__Exercise brief__
On every line of the listing, check for "through"; copy the lines that have it.

*** Opening Data for this task ***

**src/rtl/wb_arbiter.sv**
```systemverilog
// Write-back arbiter: merges ALU results and extended load returns onto the
// single register-file write port. Loads wait in a small in-order queue.
module wb_arbiter #(
    parameter int DATA_WIDTH   = 32,
    parameter int REG_SEL_BITS = 5,
    parameter int LQ_DEPTH     = 2
) (
    input  logic                          clock,
    input  logic                          reset,
    input  logic                          alu_valid,
    input  logic [REG_SEL_BITS-1:0]       alu_rd,
    input  logic [DATA_WIDTH-1:0]         alu_data,
    output logic                          alu_ready,
    input  logic                          ld_valid,
    input  logic [REG_SEL_BITS-1:0]       ld_rd,
    input  logic [DATA_WIDTH-1:0]         ld_data,
    input  logic [1:0]                    ld_size,
    input  logic                          ld_unsigned,
    input  logic [1:0]                    ld_offset,
    output logic                          ld_ready,
    output logic                          wb_wEn,
    output logic [REG_SEL_BITS-1:0]       wb_write_sel,
    output logic [DATA_WIDTH-1:0]         wb_write_data,
    output logic [$clog2(LQ_DEPTH):0]     lq_count
);
    localparam int AW = $clog2(LQ_DEPTH);
    localparam int CW = AW + 1;

    typedef struct packed {
        logic [REG_SEL_BITS-1:0] rd;
        logic [DATA_WIDTH-1:0]   data;
    } lq_entry_t;

    lq_entry_t               mem [LQ_DEPTH];
    lq_entry_t               head;
    logic [AW-1:0]           wr_ptr, rd_ptr;
    logic                    full, empty, push, pop, alu_win, win;
    logic [DATA_WIDTH-1:0]   byte_sh, half_sh, ld_ext;
    logic [REG_SEL_BITS-1:0] win_rd;
    logic [DATA_WIDTH-1:0]   win_data;

    assign full      = (lq_count == CW'(LQ_DEPTH));
    assign empty     = (lq_count == '0);
    // Readiness comes from registered occupancy only; a same-cycle pop never opens a slot.
    assign alu_ready = reset && !full;
    assign ld_ready  = reset && !full;
    assign head      = mem[rd_ptr];

    assign pop     = reset && !empty && (full || !alu_valid);
    assign alu_win = alu_valid && alu_ready && !pop;
    assign push    = ld_valid && ld_ready;

    assign win      = pop || alu_win;
    assign win_rd   = pop ? head.rd   : alu_rd;
    assign win_data = pop ? head.data : alu_data;

    assign byte_sh = ld_data >> {ld_offset, 3'b000};
    assign half_sh = ld_data >> {ld_offset[1], 4'b0000};

    always_comb begin
        ld_ext = ld_data;
        case (ld_size)
            2'b00:   ld_ext = {{(DATA_WIDTH-8){!ld_unsigned && byte_sh[7]}}, byte_sh[7:0]};
            2'b01:   ld_ext = {{(DATA_WIDTH-16){!ld_unsigned && half_sh[15]}}, half_sh[15:0]};
            default: ld_ext = ld_data;
        endcase
    end

    always_ff @(posedge clock) begin
        if (push) mem[wr_ptr] <= '{rd: ld_rd, data: ld_ext};
    end

    // Pointers wrap naturally since LQ_DEPTH is a power of two.
    always_ff @(posedge clock) begin
        if (!reset) begin
            wr_ptr   <= '0;
            rd_ptr   <= '0;
            lq_count <= '0;
        end else begin
            if (push) wr_ptr <= wr_ptr + 1'b1;
            if (pop)  rd_ptr <= rd_ptr + 1'b1;
            lq_count <= lq_count + CW'(push) - CW'(pop);
        end
    end

    // A winner targeting r0 is consumed but suppressed; sel/data hold when idle.
    always_ff @(posedge clock) begin
        if (!reset) begin
            wb_wEn        <= 1'b0;
            wb_write_sel  <= '0;
            wb_write_data <= '0;
        end else begin
            wb_wEn <= win && (win_rd != '0);
            if (win && (win_rd != '0)) begin
                wb_write_sel  <= win_rd;
                wb_write_data <= win_data;
            end
        end
    end
endmodule

```
**config.mk**
```make
export PLATFORM = sky130hd
export DESIGN_NAME = wb_arbiter
export DESIGN_NICKNAME = d
export VERILOG_FILES = /design/src/rtl/wb_arbiter.sv
export SDC_FILE = /design/constraint.sdc
export NUM_CORES = 1
export LEC_CHECK = 0
export CAP_MARGIN = 20
export CORE_MARGIN = 2
export CORE_UTILIZATION = 54
export CTS_CLUSTER_SIZE = 30
export DETAILED_ROUTE_END_ITERATION = 16
export GPL_ROUTABILITY_DRIVEN = 0
export PLACE_DENSITY_LB_ADDON = 0.1
export SLEW_MARGIN = 25
export SYNTH_ARGS = -nofsm -noshare
export SYNTH_HDL_FRONTEND = slang
export SYNTH_SLANG_ARGS = --single-unit
```
**constraint.sdc**
```tcl
create_clock -name clock -period 6.56 [get_ports clock]
set_input_delay 1.312 -clock clock [delete_from_list [all_inputs] [get_ports clock]]
set_output_delay 1.312 -clock clock [all_outputs]
set_load 0.01 [all_outputs]
```
# Word level (Yosys, flattened, before mapping)
# Memory sizes are Yosys's and may differ from the RTL's. A register that Yosys moved wholly into a read port is not among the register bits.
# Cells that the tools add are included.
# classes
n_eq_ne	2
mux	7
n_shift	2
n_reduce_logical	19
n_addsub	4
# ops
cell	n
$pmux 32 s2	1
$mux 32	1
$shr 32x5->16	1
$shr 32x5->8	1
$logic_and 1x1->1	9
$logic_not 1->1	5
$mux 5	1
$reduce_bool 5->1	1
$logic_not 2->1	2
$mux 1	4
$add 1x1->1 const B	2
$add 2x1->2	1
$eq 2x1->1 const B	1
$eq 2x2->1 const B	1
$logic_or 1x1->1	2
$sub 2x1->2	1
# word_totals
output_inout_bits	42
mem_bits_rw	74
mem_count	1
word_cells	41
register_bits	42
in_bits	83
# memory_table
name	depth	word_bits	rd	rd_clocked_by_memory_dff	write_ports	line	rtl
mem	2	37	1	1	1	34	lq_entry_t mem [LQ_DEPTH];

# Longest topological paths before layout
# Gate-level depths: netlist of run 1.
# logic_depth
ltp_word	8
mapped_depth	11
mapped_depth_nobuf	9

# Worst setup path before layout of run 1
# Ideal clock, no wire load.
# synth_path
path_kind	input to register
from	input port reset
to	memory mem[0][0] (netlist name), enable pin
required_time_ns	6.129
setup_time_ns	0.431
cell_stages	3
n_path_buf	1
arrival_time_ns	3.366
setup_slack_ns	2.763
cell_sequence	clkbuf_1 o211ai_1 nor2_1
# synth_between
elab_chain_cells	4
# synth_lines
element	line	rtl
start, declared	9	input logic reset,
$logic_and 1x1->1	46	assign ld_ready = reset && !full;
$logic_and 1x1->1	51	assign push = ld_valid && ld_ready;
$mux 1	70	if (push) mem[wr_ptr] <= '{rd: ld_rd, data: ld_ext};
$mux 1 (not written as such)	70	
end, declared	34	
# No other way between the ends.

# Worst setup path in the final report of run 1
# layout_path
from	input port reset
to	output port alu_ready
# layout_between
elab_chain_cells	1
# layout_lines
element	line	rtl
$logic_and 1x1->1	45	assign alu_ready = reset && !full;
end, declared	13	output logic alu_ready,
# No other way between the ends.

==> qor.yml, run 1 <==
initial_utilization: 0.561
clockPowerShare: 0.324
synth-edff-count: 74
hold_start: "wb_write_data[11]$_SDFFE_PN0P_"
wirelength_um: 12400
worst_pin_slew_ns: 1.03
slew_headroom: 0.314
intPower_mw: 1.85
cts.repair.resized: 0
critPathSlowestCell: "buf_2"
status: "complete, no violations"
clockRootBuffer: "clkbuf_8"
die_h_um: 105
max-vdd-ir-drop_uv: 228
hp-class: "register to register"
p_switching_uw: 783
synth_ff_type: "edfxtp_1"
p_per_area_nw_per_um2: 356
final_cells: 730
antenna_found_initial: 0
syn_area_per_cell_sq_um: 11.8
worstSkewPairLatency_ns: 0.51
final_cell_mix: "123 x clkdlybuf4s50_1, 97 x nand2_1, 74 x edfxtp_1, 69 x mux2i_1, 42 x dfxtp_1"
fp-row-count: 36
first_pass_iters: 5
ys_async_sr_fraction: 0
grt_pass1_wl_um: 19700
rsz0062_at_grt: "no"
core-area_sq_um: 9820
drcViolationCount: 0
io_pins: 125
cts_num_sinks: 117
viasPerCell: 5.61
fin_nets: 669
fin_tns_setup_ns: 0
place_inst: 696
ant_nets: 0
seq_power_share: 0.383
final_common_cell: "clkdlybuf4s50_1"
crit_path_end_kind: "primary output"
worstSetupStartpointType: "input port"
clk_pin_slew_ns: 0.06
critical_path.max_fanout: 51
tritoncts: "yes"
hpwl_um: 8410
clockBufferDepth: 2
p_total_mw: 2.63
drv_cap: 0
wire_per_inst_um: 17.0
startpoint: "reset"
yosysSeqAreaShare: 0.560
netSwitchingFraction: 0.298
drv_slew: 0
grt_max_degree: 52
synth-seq-cells: 117
syn_area_sq_um: 5510
syn_inst: 467
synth_cell_type_count: 51
max_stage_delay_ns: 0.70
finalCritPeriodShare: 0.627
timing.fmax_mhz: 243
area_growth_pct: 34.1
via_count: 4092
first_iter_violations: 216
grt_overflow_total: 0
cp_data_required_time_ns: 5.25
finalClockSkew_ns: 0.00428
cts_made_buffers: 17
dieArea_sq_um: 11000
syn_nets: 552
finalSetupViolations: 0
comb_power_share: 0.293
antenna_cells: 0
io_buffers: 124
min_period_ns: 4.11
die_x_um: 105
htreeDepth: 4
final-hold-violation-count: 0
grt_pass1_vias: 4029
drive_gt1_frac: 0.136
path_cells: "buf_2 -> o21a_1 -> clkdlybuf4s50_1"
cp_data_arrival_time_ns: 2.80
ys_warn_count: 0
whs_ns: 0.459
post_cts_buffers: 0
grt_usage: 0.228
hold_buffers: 0
leakage_nw: 2.80
crit_type: "input port to primary output"
-- synthesized netlist by cell type, types with 2 or more instances --
| cell type | number | area (sq um) |
|---|---|---|
| a21o_1 | 2 | 15.0 |
| ha_1 | 2 | 25.0 |
| buf_2 | 4 | 20.0 |
| a31oi_1 | 7 | 43.8 |
| inv_2 | 2 | 7.51 |
| buf_6 | 2 | 22.5 |
| nor2_1 | 11 | 41.3 |
| inv_1 | 8 | 30.0 |
| a21oi_1 | 10 | 50.1 |
| xnor2_1 | 3 | 26.3 |
| o22a_1 | 3 | 26.3 |
| nand2b_1 | 5 | 31.3 |
| nand2_1 | 97 | 364 |
| edfxtp_1 | 74 | 2220 |
| a211o_1 | 2 | 17.5 |
| buf_12 | 3 | 60.1 |
| a211oi_1 | 2 | 15.0 |
| a311oi_1 | 2 | 17.5 |
| nor4_1 | 2 | 12.5 |
| nand3_1 | 3 | 15.0 |
| mux2_1 | 2 | 22.5 |
| a221o_1 | 7 | 70.1 |
| o31ai_1 | 2 | 15.0 |
| o21ai_0 | 5 | 25.0 |
| and2_1 | 4 | 25.0 |
| mux2_2 | 34 | 383 |
| clkbuf_1 | 20 | 75.1 |
| or3_1 | 2 | 12.5 |
| nor2b_1 | 3 | 18.8 |
| mux2i_1 | 69 | 691 |
| dfxtp_1 | 43 | 861 |
| nor3_1 | 4 | 20.0 |
| o211ai_1 | 5 | 37.5 |
| o21ai_1 | 6 | 30.0 |
-- final timing paths --
kind	to	slack, ns	cells after the start
max reg2reg	wb_write_data[27]$_SDFFE_PN0P_	3.63	4
min	wb_write_data[11]$_SDFFE_PN0P_	0.46	2
max	alu_ready	2.45	3
min reg2reg	wb_write_data[11]$_SDFFE_PN0P_	0.46	2
-- routing by layer --
| metal | up-vias | wire length, um | share of wire | track usage |
|---|---|---|---|---|
| met4 | 0 | 170 | 0.014 | 0.0924 |
| met5 | - | 0 | 0 | 0 |
| met1 | 1955 | 5320 | 0.43 | 0.297 |
| met3 | 17 | 912 | 0.073 | 0.0499 |
| met2 | 171 | 6040 | 0.49 | 0.371 |
| li1 | 1949 | - | - | - |
-- cell type report --
cell class | count | area [sq um]
clock buffers | 20 | 468
fillers | 679 | 2430
repair buffers | 128 | 1310
flip-flops and latches | 117 | 3080
inverters | 10 | 38.8
clock inverters | 12 | 91.3
multi-input cells | 310 | 2230
well taps | 133 | 166
-- registers in the layout (all words and copies together) (netlist names), named ones only --
signal / count
rd_ptr: 1
wb_write_sel: 5
mem: 74
wb_write_data: 32
lq_count: 2
wr_ptr: 1
wb_wEn: 1
-- kinds of logic after synthesis --
family	after synthesis	share of synthesized area
compound gates	64	0.0861
buf+inv	40	0.0404
simple gates	136	0.106
mux	105	0.199
fa+ha+maj	2	0.00454
flops	117	0.560
xor+xnor	3	0.00477
-- critical path, delay by kind of cell --
family / cells / cell delay, ns
AOI/OAI and AO/OA: 1 / 0.24
buffers and inverters: 2 / 1.24
-- power groups by stage --
| stage | logic [mW] | clock network, mW | registers, mW |
|---|---|---|---|
| 2_1_floorplan | 0.465 | 0 | 1.03 |
| 3_3_place_gp | 0.744 | 0 | 1.02 |
| 3_5_place_dp | 0.765 | 0 | 1.02 |
| 4_1_cts | 0.766 | 0.858 | 1.01 |
| 5_1_grt | 0.830 | 0.895 | 1.02 |
| 6_report | 0.771 | 0.853 | 1.01 |
-- through the flow --
stage | instance area [sq um] | util | setup slack [ns]
2_1_floorplan | 5510 | - | 2.76
3_3_place_gp | 6750 | 0.688 | 2.45
3_5_place_dp | 6770 | 0.689 | 2.33
4_1_cts | 7320 | 0.746 | 2.44
5_1_grt | 7390 | 0.752 | 2.35
6_report | 7390 | 0.752 | 2.45
No activity file was read; power rests on OpenSTA's default activity.
==> run 2: changes to the inputs <==
CORE_UTILIZATION = 46   (was 54)
clock period = 3.6 ns   (was 6.56 ns; I/O delays follow)
==> qor.yml, run 2 (synthesis gave the netlist of run 1 again) <==
p_total_mw: 4.86
wire_per_inst_um: 17.3
cts_num_sinks: 117
grt_max_degree: 44
cp_data_arrival_time_ns: 1.79
clockRootBuffer: "clkbuf_16"
io_buffers: 124
worst_pin_slew_ns: 0.714
min_period_ns: 2.51
first_pass_iters: 5
first_iter_violations: 273
finalCritPeriodShare: 0.697
max-vdd-ir-drop_uv: 341
timing.fmax_mhz: 399
leakage_nw: 2.85
place_inst: 716
initial_utilization: 0.476
dieArea_sq_um: 12900
cp_data_required_time_ns: 2.88
drive_gt1_frac: 0.142
finalClockSkew_ns: 0.00605
drv_cap: 0
cts_made_buffers: 17
wirelength_um: 12900
htreeDepth: 4
worst-path-buf-inv: 2
area_growth_pct: 34.6
io_pins: 125
critPathSlowestCell: "clkdlybuf4s50_1"
worstSkewPairLatency_ns: 0.41
regMostFlops: "mem"
final_cells: 748
grt_overflow_total: 0
rsz0062_at_grt: "no"
hpwl_um: 9080
top_regs: "mem x74, wb_write_data x32, wb_write_sel x5"
final_cell_mix: "123 x clkdlybuf4s50_1, 97 x nand2_1, 74 x edfxtp_1, 69 x mux2i_1, 42 x dfxtp_1"
hold_buffers: 0
grt_usage: 0.210
ant_nets: 0
antenna_cells: 0
hp-class: "register to register"
crit_type: "input port to primary output"
post_cts_buffers: 0
final_common_cell: "clkdlybuf4s50_1"
drcViolationCount: 0
fin_nets: 677
whs_ns: 0.461
clockBufferDepth: 2
final_util: 0.641
core-area_sq_um: 11600
max_stage_delay_ns: 0.55
final-hold-violation-count: 0
fp-row-count: 39
cts.repair.resized: 0
crit_path_end_kind: "primary output"
path_delay_family: "buffers and inverters"
path_cells: "buf_2 -> o21a_1 -> clkdlybuf4s50_1"
status: "complete, no violations"
clk_pin_slew_ns: 0.05
finalSetupViolations: 0
antenna_found_initial: 0
largest_reg_flops: 74
tritoncts: "yes"
via_count: 4055
worstSetupStartpointType: "input port"
grt_pass1_wl_um: 20800
slew_headroom: 0.520
p_per_area_nw_per_um2: 655
viasPerCell: 5.42
die_x_um: 113
drv_slew: 0
die_h_um: 113
grt_pass1_vias: 4142
fin_tns_setup_ns: 0
critical_path.max_fanout: 19
-- run 2: per-layer routing --
metal / vias to the layer above / global-route usage / share of wire
met3: 21 / 0.0584 / 0.063
li1: 1953 / - / -
met1: 1918 / 0.280 / 0.44
met5: - / 0 / 0
met2: 163 / 0.330 / 0.47
met4: 0 / 0.0756 / 0.019
-- run 2: tightest hold or removal path, delay by kind of cell (launching register included) --
family	cells	cell delay [ns]
flip-flops	1	0.30
multiplexers	1	0.06
AND/OR/NAND/NOR	1	0.05
-- run 2: power by group --
part | internal [mW] | switching (mW) | total, mW | leakage (nW)
Combinational | 0.756 | 0.712 | 1.47 | 1.52
Sequential | 1.68 | 0.107 | 1.79 | 1.04
Clock | 1.04 | 0.566 | 1.61 | 0.286
-- run 2: final timing paths --
| path | cells past startpoint | startpoint | endpoint | slack [ns] |
|---|---|---|---|---|
| worst min register to register | 2 | wb_write_data[8]$_SDFFE_PN0P_ | wb_write_data[8]$_SDFFE_PN0P_ | 0.46 |
| worst max-delay path | 3 | reset | ld_ready | 1.09 |
| worst min-delay path | 2 | wb_write_data[8]$_SDFFE_PN0P_ | wb_write_data[8]$_SDFFE_PN0P_ | 0.46 |
| worst max register to register | 6 | register | wb_write_data[5]$_SDFFE_PN0P_ | 1.14 |
-- run 2: area by class of cell --
class                      count  area (sq um)
fill                         937          4150
sequential                   117          3080
multi-input combinational    310          2230
timing repair buffer         136          1320
clock buffer                  20           457
tap                          143           179
clock inverter                12           110
inverter                      10          37.5
-- run 2: stage by stage --
step	setup WS (ns)	cell area, sq um
after global placement	0.521	6830
after floorplan	0.395	5510
final	1.09	7420
after detailed placement	0.635	6840
after CTS	1.02	7410
after global routing	0.900	7420
==> run 3: changes to the inputs <==
CORE_UTILIZATION = 51   (was 46)
clock period = 2.31 ns   (was 3.6 ns; I/O delays follow)
==> qor.yml, run 3 (synthesis gave the netlist of run 1 again) <==
grt_pass1_vias: 4166
stdcell_area_sq_um: 7560
cp_data_arrival_time_ns: 2.59
critical_path.max_fanout: 16
final_cell_mix: "123 x clkdlybuf4s50_1, 97 x nand2_1, 74 x edfxtp_1, 69 x mux2i_1, 42 x dfxtp_1"
largest_reg_flops: 74
worst_pin_slew_ns: 0.847
drv_slew: 0
worst-path-buf-inv: 1
min_period_ns: 2.16
clockBufferDepth: 2
clk_pin_slew_ns: 0.06
wire_per_inst_um: 17.1
tritoncts: "yes"
final-hold-violation-count: 0
finalClockSkew_ns: 0.00857
via_count: 4131
core-area_sq_um: 10400
crit_type: "register to register"
drive_gt1_frac: 0.172
viasPerCell: 5.44
first_iter_violations: 202
top_regs: "mem x74, wb_write_data x32, wb_write_sel x5"
status: "complete, no violations"
grt_use_met2: 0.382
crit_path_end_kind: "register"
busiest_layer: "met2"
max-vdd-ir-drop_uv: 484
rsz0062_at_grt: "no"
hp-class: "input port to register"
worstSkewPairLatency_ns: 0.51
fin_tns_setup_ns: 0
io_pins: 125
nFillCells: 739
path_delay_family: "compound AO/OA/AOI/OAI gates"
area_growth_pct: 37.3
ant_nets: 0
path_cells: "or4_4 -> a2111oi_4 -> a211o_2 -> buf_12 -> mux2i_1"
postPlaceCellArea_sq_um: 7040
clockRootBuffer: "clkbuf_8"
fp-row-count: 37
cts.repair.resized: 0
initial_utilization: 0.529
final_util: 0.726
fin_nets: 695
finalSetupViolations: 0
grt_overflow_total: 0
wirelength_um: 13000
die_h_um: 108
hold_depth: 4
leakage_nw: 2.94
worstSetupStartpointType: "register"
antenna_cells: 0
drv_cap: 0
timing.fmax_mhz: 464
die_x_um: 108
dieArea_sq_um: 11600
p_per_area_nw_per_um2: 986
post_cts_buffers: 0
first_pass_iters: 5
cp_data_required_time_ns: 2.74
antenna_found_initial: 0
p_total_mw: 7.46
whs_ns: 0.446
grt_pass1_wl_um: 20200
drcViolationCount: 0
slew_headroom: 0.431
finalCritPeriodShare: 0.934
io_buffers: 124
cts_num_sinks: 117
regMostFlops: "mem"
grt_usage: 0.230
grt_use_met3: 0.0542
path_depth: 5
final_common_cell: "clkdlybuf4s50_1"
grt_max_degree: 43
hold_buffers: 0
reg2reg_depth: 5
htreeDepth: 4
hpwl_um: 9140
met1_usage: 0.291
max_stage_delay_ns: 0.58
critPathSlowestCell: "or4_4"
cts_made_buffers: 17
[run 3: worst min-delay path, stage by stage]
cell and delay, ns:
buf_2 0.15, o21ai_2 0.08, buf_4 0.15, o2bb2ai_1 0.06
[run 3: cell type report]
type,instances,area (sq um),area share
Timing Repair Buffer,154,1520,0.201
Clock buffer,20,445,0.0589
Multi-Input combinational cell,310,2230,0.294
Tap cell,136,170,0.0225
Sequential cell,117,3080,0.408
Inverter,10,37.5,0.00496
Clock inverter,12,76.3,0.0101
[run 3: layer usage]
layer | vias to the layer above | part of all wire
met5 | - | 0
met3 | 17 | 0.068
met4 | 0 | 0.013
met1 | 1947 | 0.43
met2 | 170 | 0.49
li1 | 1997 | -
[run 3: power breakdown]
group | switching (mW) | internal [mW] | total, mW
logic | 1.14 | 1.27 | 2.41
registers | 0.153 | 2.62 | 2.77
clock network | 0.913 | 1.37 | 2.28
[run 3: through the flow]
stage | std cells | setup slack, ns
floorplan | 467 | -0.0520
global route | 759 | 0.0868
finish | 759 | 0.153
CTS | 759 | 0.155
detailed placement | 727 | -0.101
global placement | 727 | -0.220
[run 3: worst paths after layout]
check | end | start | slack, ns
min | wb_write_sel[2]$_SDFFE_PN0P_ | reset | 0.45
max reg2reg | wb_write_data[8]$_SDFFE_PN0P_ | mem[0][34]$_DFFE_PP_ | 0.15
max | wb_write_data[8]$_SDFFE_PN0P_ | mem[0][34]$_DFFE_PP_ | 0.15
min reg2reg | wb_write_data[29]$_SDFFE_PN0P_ | wb_write_data[29]$_SDFFE_PN0P_ | 0.46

*** Closing Data for this task ***

__Your response__
-- through the flow --
[run 3: through the flow]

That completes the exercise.